═════ RECORDS FOR THE EXERCISE ═════

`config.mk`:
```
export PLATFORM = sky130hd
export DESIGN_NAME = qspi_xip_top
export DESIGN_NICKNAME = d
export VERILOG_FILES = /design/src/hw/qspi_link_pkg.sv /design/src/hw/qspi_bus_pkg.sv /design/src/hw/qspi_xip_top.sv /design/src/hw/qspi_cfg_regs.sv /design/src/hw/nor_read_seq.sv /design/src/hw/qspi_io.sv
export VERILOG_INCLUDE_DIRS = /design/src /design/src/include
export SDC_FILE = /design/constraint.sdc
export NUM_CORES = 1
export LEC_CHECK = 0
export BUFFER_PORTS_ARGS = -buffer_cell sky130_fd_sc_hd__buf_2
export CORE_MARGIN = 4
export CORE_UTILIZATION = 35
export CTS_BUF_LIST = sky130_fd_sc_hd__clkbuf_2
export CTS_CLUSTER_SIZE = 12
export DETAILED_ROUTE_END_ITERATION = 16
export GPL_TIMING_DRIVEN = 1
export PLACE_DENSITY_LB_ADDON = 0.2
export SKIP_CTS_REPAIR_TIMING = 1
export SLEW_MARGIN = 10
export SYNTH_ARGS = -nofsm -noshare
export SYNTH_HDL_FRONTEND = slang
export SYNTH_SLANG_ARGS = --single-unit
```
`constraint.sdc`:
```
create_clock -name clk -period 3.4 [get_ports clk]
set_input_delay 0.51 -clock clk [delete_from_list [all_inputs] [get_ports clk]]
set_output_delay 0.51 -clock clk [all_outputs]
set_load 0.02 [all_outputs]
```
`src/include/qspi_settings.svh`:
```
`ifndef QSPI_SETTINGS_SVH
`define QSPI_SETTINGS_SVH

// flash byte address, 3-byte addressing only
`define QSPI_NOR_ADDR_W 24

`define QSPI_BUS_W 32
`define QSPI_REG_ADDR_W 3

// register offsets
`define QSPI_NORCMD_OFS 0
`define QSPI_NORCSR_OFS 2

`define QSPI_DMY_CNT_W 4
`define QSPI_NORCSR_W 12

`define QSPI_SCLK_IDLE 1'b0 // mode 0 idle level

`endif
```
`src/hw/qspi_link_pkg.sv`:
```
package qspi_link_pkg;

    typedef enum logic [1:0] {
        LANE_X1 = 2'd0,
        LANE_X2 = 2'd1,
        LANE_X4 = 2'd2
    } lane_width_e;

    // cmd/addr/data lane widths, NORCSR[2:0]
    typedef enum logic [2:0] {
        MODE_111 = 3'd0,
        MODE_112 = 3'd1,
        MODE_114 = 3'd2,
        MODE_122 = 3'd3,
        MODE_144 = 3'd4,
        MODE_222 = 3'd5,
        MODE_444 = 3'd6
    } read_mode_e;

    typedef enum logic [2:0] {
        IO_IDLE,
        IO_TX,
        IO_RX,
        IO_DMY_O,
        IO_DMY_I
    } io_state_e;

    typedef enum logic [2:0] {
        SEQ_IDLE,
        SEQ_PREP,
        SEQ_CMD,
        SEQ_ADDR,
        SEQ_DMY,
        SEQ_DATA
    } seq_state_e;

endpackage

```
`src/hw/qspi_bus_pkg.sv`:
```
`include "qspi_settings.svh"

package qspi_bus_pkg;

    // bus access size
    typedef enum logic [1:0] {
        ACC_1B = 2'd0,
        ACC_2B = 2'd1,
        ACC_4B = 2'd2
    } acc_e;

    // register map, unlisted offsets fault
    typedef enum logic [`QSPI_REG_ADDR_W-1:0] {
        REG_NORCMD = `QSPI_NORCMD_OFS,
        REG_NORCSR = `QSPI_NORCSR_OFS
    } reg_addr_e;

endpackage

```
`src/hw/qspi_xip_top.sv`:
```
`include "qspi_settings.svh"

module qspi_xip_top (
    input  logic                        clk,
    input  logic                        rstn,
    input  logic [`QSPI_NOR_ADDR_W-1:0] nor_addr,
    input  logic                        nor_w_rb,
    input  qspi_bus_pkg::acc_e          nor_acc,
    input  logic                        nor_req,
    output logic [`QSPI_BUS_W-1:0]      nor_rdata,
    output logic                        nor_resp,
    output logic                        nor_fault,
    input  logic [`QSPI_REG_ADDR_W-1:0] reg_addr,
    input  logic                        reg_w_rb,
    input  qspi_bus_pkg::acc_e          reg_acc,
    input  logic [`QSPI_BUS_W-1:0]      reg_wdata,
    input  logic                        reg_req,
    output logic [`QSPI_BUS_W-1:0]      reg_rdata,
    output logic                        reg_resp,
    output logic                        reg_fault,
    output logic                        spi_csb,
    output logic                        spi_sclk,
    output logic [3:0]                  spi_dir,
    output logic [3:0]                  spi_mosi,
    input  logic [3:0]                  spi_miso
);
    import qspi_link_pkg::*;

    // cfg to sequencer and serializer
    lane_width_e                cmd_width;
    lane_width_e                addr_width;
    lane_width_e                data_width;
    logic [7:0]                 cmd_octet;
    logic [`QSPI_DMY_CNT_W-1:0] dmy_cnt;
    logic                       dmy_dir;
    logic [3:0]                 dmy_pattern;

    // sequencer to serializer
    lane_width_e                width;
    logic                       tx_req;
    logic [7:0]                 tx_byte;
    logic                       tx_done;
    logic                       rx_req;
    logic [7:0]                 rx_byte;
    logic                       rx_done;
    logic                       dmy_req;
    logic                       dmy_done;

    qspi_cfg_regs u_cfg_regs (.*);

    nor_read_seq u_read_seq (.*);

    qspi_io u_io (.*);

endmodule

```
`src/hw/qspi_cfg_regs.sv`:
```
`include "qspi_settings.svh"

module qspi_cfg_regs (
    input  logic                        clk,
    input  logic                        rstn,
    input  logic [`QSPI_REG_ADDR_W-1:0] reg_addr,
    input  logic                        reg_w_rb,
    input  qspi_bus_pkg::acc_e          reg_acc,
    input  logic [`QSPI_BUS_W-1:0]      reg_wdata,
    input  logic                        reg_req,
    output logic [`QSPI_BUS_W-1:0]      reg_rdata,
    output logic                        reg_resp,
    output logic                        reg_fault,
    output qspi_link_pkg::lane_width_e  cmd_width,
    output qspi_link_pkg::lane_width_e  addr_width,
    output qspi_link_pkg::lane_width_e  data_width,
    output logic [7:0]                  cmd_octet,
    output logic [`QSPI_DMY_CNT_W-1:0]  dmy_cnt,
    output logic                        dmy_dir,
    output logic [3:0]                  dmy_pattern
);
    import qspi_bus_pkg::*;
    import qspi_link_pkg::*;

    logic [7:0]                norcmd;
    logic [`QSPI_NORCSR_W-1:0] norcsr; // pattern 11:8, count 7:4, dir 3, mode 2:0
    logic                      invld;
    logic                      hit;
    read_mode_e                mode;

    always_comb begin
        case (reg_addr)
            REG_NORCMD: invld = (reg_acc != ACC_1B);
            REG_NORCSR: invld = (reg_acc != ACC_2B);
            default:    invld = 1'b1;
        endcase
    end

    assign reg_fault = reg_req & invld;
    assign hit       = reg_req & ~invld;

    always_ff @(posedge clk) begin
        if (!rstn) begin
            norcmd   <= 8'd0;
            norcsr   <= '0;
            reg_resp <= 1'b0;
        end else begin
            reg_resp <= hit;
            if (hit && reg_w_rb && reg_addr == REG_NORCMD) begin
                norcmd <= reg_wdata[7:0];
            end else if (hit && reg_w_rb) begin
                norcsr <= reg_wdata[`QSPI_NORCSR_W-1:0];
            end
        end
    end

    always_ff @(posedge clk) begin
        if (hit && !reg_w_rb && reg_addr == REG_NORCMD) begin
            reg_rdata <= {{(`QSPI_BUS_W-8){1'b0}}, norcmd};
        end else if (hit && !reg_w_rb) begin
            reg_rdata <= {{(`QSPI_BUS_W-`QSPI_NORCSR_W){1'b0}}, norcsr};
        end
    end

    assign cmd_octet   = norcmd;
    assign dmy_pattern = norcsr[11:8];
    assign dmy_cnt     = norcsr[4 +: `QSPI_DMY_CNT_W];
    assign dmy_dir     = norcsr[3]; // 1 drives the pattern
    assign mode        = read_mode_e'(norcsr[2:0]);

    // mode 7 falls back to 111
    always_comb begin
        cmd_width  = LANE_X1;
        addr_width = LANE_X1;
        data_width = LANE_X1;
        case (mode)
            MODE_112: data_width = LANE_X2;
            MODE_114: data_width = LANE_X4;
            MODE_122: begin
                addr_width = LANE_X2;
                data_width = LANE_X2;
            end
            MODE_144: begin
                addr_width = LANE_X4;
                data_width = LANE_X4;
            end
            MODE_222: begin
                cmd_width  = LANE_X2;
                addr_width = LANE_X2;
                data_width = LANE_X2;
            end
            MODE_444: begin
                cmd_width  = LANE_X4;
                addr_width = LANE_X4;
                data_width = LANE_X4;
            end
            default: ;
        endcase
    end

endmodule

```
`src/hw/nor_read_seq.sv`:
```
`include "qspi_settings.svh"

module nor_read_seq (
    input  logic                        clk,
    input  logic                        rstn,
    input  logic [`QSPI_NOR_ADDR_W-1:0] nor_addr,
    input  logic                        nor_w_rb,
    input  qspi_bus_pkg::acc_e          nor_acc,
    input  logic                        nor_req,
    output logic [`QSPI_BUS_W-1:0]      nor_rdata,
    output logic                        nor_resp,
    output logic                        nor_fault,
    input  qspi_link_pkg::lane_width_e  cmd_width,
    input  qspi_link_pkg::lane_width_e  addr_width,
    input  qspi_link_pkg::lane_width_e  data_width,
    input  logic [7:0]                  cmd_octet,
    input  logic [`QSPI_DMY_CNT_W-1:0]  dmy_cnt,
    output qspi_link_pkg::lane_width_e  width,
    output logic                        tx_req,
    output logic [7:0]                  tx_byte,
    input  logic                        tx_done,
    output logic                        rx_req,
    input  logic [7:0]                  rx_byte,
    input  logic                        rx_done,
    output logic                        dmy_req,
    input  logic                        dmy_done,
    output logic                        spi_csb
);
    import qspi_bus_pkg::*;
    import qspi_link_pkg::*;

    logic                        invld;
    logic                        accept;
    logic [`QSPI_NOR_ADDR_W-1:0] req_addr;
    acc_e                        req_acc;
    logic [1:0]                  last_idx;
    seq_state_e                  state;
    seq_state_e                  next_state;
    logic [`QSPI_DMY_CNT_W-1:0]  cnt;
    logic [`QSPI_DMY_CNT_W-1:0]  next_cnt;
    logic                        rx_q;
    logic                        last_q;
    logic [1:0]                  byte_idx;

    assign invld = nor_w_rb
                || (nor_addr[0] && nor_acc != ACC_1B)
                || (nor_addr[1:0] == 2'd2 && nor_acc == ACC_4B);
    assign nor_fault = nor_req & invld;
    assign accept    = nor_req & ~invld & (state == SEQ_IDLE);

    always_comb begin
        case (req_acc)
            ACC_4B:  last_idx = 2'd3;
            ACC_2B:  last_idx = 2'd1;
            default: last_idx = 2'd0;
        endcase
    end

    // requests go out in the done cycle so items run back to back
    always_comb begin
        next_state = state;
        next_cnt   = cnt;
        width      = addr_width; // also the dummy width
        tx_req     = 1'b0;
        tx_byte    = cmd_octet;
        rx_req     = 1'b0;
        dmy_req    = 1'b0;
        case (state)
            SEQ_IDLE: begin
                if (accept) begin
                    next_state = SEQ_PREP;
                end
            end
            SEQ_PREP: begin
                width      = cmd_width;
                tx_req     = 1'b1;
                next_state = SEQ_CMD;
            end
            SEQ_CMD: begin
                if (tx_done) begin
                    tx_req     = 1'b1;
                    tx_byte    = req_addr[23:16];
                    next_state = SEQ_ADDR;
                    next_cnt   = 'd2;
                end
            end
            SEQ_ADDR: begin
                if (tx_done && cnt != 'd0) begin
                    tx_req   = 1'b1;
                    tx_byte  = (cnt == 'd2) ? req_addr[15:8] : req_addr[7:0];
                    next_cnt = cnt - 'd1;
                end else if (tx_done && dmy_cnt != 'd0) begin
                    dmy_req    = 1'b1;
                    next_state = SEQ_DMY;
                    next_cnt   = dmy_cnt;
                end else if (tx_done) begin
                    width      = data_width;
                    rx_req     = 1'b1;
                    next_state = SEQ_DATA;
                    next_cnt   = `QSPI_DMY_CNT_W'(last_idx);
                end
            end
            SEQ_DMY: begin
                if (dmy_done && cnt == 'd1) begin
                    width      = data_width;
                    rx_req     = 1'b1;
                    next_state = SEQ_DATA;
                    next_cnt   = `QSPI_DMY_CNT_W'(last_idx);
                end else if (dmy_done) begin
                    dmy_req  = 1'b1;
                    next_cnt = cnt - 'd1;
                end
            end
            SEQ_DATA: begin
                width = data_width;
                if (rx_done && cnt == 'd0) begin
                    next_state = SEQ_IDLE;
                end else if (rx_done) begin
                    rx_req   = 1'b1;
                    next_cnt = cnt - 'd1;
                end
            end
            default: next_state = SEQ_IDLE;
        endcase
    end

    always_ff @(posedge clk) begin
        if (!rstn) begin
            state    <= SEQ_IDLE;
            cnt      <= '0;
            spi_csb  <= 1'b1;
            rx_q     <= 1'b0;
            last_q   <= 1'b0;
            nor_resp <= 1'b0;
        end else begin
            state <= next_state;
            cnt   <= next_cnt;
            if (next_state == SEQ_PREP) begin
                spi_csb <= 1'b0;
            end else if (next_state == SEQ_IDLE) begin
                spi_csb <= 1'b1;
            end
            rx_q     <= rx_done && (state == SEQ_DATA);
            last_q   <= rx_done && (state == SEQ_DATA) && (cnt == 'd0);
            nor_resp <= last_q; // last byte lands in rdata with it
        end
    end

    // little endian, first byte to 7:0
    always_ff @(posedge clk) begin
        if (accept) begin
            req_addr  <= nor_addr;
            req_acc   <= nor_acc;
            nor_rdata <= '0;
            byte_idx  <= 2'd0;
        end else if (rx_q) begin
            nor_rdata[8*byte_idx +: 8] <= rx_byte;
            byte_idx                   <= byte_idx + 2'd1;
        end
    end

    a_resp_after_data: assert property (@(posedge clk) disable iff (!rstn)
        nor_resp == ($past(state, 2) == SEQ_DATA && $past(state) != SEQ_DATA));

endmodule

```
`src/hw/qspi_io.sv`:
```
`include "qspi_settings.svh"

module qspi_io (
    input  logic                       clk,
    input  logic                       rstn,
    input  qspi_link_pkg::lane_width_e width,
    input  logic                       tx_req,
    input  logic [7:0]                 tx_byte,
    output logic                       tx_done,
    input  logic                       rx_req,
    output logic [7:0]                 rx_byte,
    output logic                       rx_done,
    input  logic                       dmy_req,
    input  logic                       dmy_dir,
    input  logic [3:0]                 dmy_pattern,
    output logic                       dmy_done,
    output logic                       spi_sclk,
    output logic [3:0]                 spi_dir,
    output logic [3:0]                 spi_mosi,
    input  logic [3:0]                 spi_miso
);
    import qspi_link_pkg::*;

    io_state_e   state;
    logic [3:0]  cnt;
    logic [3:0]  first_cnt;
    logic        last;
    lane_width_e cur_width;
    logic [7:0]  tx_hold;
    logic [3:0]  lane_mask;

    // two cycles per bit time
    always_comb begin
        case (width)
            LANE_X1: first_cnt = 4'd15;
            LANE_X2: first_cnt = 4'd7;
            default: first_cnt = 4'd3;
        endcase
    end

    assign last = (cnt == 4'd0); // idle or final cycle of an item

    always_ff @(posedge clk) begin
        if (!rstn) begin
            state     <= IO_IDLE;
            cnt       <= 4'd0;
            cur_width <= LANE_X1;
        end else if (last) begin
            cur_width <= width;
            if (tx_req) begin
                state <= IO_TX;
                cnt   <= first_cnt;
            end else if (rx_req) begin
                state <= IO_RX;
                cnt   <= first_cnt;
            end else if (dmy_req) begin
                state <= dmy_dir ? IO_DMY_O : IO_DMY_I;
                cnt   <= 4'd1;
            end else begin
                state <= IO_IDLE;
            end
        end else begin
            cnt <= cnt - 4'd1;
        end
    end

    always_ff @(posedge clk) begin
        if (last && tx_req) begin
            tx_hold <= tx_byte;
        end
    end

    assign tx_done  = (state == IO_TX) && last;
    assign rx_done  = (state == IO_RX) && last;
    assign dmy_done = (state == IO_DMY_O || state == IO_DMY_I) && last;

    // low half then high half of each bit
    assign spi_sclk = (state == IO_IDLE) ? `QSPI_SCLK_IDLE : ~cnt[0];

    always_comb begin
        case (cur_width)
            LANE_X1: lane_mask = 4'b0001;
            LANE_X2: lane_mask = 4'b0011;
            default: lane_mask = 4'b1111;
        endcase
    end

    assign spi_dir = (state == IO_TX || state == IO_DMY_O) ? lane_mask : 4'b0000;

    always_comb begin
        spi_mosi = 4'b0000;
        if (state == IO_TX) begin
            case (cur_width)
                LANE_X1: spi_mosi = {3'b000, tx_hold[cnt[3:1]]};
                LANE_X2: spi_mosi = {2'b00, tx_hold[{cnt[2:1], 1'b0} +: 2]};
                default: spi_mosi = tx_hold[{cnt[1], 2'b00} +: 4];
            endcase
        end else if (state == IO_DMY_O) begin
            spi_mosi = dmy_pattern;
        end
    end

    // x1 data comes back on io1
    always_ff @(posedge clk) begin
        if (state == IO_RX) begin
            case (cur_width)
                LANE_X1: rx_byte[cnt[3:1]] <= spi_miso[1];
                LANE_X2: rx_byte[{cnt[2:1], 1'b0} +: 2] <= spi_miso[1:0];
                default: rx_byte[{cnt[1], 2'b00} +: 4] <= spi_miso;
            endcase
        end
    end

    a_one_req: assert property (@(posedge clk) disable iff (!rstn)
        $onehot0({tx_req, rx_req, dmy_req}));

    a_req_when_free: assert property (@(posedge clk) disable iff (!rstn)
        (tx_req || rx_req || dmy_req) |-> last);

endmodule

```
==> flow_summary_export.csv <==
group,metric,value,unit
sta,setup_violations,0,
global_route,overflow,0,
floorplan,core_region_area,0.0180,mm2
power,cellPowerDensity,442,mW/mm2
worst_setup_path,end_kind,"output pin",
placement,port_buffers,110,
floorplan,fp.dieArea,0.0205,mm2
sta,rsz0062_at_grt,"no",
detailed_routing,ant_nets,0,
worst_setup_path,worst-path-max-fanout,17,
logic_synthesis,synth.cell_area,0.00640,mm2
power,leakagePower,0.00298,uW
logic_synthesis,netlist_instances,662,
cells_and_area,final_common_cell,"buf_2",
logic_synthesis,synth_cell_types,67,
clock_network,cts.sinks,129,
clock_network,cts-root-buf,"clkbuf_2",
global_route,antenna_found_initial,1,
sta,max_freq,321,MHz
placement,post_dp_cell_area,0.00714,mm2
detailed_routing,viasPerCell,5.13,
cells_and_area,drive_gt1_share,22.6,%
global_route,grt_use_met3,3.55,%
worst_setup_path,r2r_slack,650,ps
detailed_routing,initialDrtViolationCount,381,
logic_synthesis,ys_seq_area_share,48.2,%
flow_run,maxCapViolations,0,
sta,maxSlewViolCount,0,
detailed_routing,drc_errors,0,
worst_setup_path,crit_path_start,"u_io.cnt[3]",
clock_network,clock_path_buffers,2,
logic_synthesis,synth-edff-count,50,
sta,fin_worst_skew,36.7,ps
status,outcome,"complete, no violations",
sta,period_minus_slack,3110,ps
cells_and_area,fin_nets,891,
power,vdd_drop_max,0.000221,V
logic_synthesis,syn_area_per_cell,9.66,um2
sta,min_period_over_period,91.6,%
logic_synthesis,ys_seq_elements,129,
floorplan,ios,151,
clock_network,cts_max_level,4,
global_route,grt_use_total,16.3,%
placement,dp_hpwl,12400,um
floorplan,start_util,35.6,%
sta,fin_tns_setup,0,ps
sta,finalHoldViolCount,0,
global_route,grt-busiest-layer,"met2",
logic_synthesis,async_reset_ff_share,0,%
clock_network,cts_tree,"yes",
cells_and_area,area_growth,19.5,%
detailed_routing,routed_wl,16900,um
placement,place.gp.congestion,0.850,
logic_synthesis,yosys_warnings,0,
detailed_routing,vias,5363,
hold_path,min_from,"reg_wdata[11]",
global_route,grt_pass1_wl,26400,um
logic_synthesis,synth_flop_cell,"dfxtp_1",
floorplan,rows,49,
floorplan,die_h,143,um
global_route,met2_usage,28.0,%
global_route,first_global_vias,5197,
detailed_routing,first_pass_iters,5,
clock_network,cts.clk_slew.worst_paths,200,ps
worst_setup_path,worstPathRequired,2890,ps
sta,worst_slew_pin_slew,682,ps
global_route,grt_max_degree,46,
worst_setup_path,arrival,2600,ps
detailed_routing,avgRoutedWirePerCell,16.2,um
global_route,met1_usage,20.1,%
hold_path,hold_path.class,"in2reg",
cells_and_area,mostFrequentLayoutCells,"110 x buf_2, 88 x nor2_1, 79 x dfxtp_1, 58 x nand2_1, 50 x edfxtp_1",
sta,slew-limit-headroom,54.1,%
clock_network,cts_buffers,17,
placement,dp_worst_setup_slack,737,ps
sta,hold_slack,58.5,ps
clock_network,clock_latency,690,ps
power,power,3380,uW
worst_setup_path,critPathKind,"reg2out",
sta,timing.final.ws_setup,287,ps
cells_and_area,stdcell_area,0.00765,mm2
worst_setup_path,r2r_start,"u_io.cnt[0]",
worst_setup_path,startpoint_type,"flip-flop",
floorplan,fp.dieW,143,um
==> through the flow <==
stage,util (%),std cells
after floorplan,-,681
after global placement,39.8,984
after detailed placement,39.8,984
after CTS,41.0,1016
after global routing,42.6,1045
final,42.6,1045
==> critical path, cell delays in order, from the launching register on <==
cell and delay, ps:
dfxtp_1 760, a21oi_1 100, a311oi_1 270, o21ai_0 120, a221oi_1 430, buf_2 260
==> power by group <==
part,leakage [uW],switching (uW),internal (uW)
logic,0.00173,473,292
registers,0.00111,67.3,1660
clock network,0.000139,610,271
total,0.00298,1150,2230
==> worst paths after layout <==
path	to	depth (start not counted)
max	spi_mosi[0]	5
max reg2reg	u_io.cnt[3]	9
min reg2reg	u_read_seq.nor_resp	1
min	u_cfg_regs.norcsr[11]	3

═════

### REQUIRED ACTION
If a line of the entries holds the word "accept", copy it out.

### REPLY
    logic                        accept;
    assign accept    = nor_req & ~invld & (state == SEQ_IDLE);
                if (accept) begin
        if (accept) begin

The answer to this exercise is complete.